4 Replies Latest reply on Jun 6, 2009 7:30 PM by Raistmer

    How costly kernel call ?

    Raistmer
      How many CPU cycles takes to prepare kernel launch?...

      I use pretty simple kernels but call them many times in program.

      CPU backend performance of Brook version worse than pure CPU version, but CAL backend performance even worse!

      Performane degrades in many folds when running on GPU.  (Both elapsed and CPU times)

      I use HD4870 for benchmarking, not slowest one, so such result pretty discouraging.

      When I added RDTSC-based counters to see what kernel took longest time it appeared that all counters returns approx same mean ticks value no matter what of kernels is running.

      It could lead to conclusion that actual running time of my simple kernels is very low and totally hided in kernel run preparation that took vast majority of running time.

      So, the question is - does some info what CPU time takes very simple (for example stream A + stream B) kernel call available ?

      What is recommended kernel length to be useful (to decreas app running time instead of increasing it) ?

       

        • How costly kernel call ?
          sambucuself

          I think that actually calling kernel and all the steps neccesery to perform that operation are very CPU time ineffective if the kernel is "too short" or the field of execution (the domain) is too small.

          You should try working with relatively large streams and perform as much calclucation as you can with as few memory operations so that you avoid bottlenecks.

           

          I'm working on some technical calculations related stream kernel programming and those are my conclusions.

            • How costly kernel call ?
              Raistmer

               

              Originally posted by: sambucuself I think that actually calling kernel and all the steps neccesery to perform that operation are very CPU time ineffective if the kernel is "too short" or the field of execution (the domain) is too small.

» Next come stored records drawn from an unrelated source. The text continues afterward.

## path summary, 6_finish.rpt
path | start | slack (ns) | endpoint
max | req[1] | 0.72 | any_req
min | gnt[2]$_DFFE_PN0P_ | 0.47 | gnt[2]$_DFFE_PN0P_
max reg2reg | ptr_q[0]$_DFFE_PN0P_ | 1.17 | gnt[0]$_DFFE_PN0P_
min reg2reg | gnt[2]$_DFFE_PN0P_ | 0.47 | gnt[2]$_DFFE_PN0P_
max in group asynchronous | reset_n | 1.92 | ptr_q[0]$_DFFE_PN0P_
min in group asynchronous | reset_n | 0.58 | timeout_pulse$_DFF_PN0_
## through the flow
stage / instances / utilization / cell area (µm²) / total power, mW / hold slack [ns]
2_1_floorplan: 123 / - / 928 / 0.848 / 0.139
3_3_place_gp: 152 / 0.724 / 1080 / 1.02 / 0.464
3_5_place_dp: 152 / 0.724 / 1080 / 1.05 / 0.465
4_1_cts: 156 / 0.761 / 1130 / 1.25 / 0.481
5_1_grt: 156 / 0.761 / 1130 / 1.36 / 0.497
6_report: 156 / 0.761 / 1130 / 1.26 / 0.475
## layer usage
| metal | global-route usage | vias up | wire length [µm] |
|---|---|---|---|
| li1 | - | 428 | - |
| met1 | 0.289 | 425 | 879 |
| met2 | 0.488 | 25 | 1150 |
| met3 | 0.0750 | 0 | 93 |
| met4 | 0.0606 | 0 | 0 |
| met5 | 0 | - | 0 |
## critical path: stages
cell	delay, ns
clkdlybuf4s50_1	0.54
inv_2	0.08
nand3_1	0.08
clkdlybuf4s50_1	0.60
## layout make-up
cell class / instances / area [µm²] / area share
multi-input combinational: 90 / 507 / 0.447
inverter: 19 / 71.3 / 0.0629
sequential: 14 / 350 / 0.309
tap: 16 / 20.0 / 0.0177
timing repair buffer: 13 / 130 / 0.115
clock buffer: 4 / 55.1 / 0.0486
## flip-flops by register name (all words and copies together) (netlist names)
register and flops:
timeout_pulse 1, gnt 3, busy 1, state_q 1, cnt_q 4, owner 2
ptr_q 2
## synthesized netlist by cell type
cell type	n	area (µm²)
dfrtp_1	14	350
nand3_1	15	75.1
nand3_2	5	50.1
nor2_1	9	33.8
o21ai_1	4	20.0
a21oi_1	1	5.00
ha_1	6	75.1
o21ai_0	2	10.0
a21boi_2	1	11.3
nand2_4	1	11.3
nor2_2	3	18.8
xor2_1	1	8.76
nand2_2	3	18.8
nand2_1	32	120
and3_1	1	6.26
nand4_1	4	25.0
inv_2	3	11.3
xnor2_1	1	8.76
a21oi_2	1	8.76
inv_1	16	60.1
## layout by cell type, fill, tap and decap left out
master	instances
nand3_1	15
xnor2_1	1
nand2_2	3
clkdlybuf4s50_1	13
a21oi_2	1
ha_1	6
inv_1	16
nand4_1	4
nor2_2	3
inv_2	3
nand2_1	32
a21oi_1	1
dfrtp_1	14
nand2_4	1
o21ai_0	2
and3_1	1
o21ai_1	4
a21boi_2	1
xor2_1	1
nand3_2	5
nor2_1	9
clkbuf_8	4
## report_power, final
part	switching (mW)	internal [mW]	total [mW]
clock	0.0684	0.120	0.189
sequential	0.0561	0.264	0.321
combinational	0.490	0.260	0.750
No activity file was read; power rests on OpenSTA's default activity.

              You should try working with relatively large streams and perform as much calclucation as you can with as few memory operations so that you avoid bottlenecks.

               

              I'm working on some technical calculations related stream kernel programming and those are my conclusions.

              Yes, but maybe some number estimates?

              Stream (domain) size restricted by size of data array processed, sometimes it prety small... Will try to enlarge kernel itself.

            • How costly kernel call ?
              Gipsel

              Originally posted by: Raistmer

              I use pretty simple kernels but call them many times in program.


              That's inherently bad   Simple kernels are never compute bound and the calling overhead will kill the performance.

              Originally posted by: Raistmer

              When I added RDTSC-based counters to see what kernel took longest time it appeared that all counters returns approx same mean ticks value no matter what of kernels is running.

              It could lead to conclusion that actual running time of my simple kernels is very low and totally hided in kernel run preparation that took vast majority of running time.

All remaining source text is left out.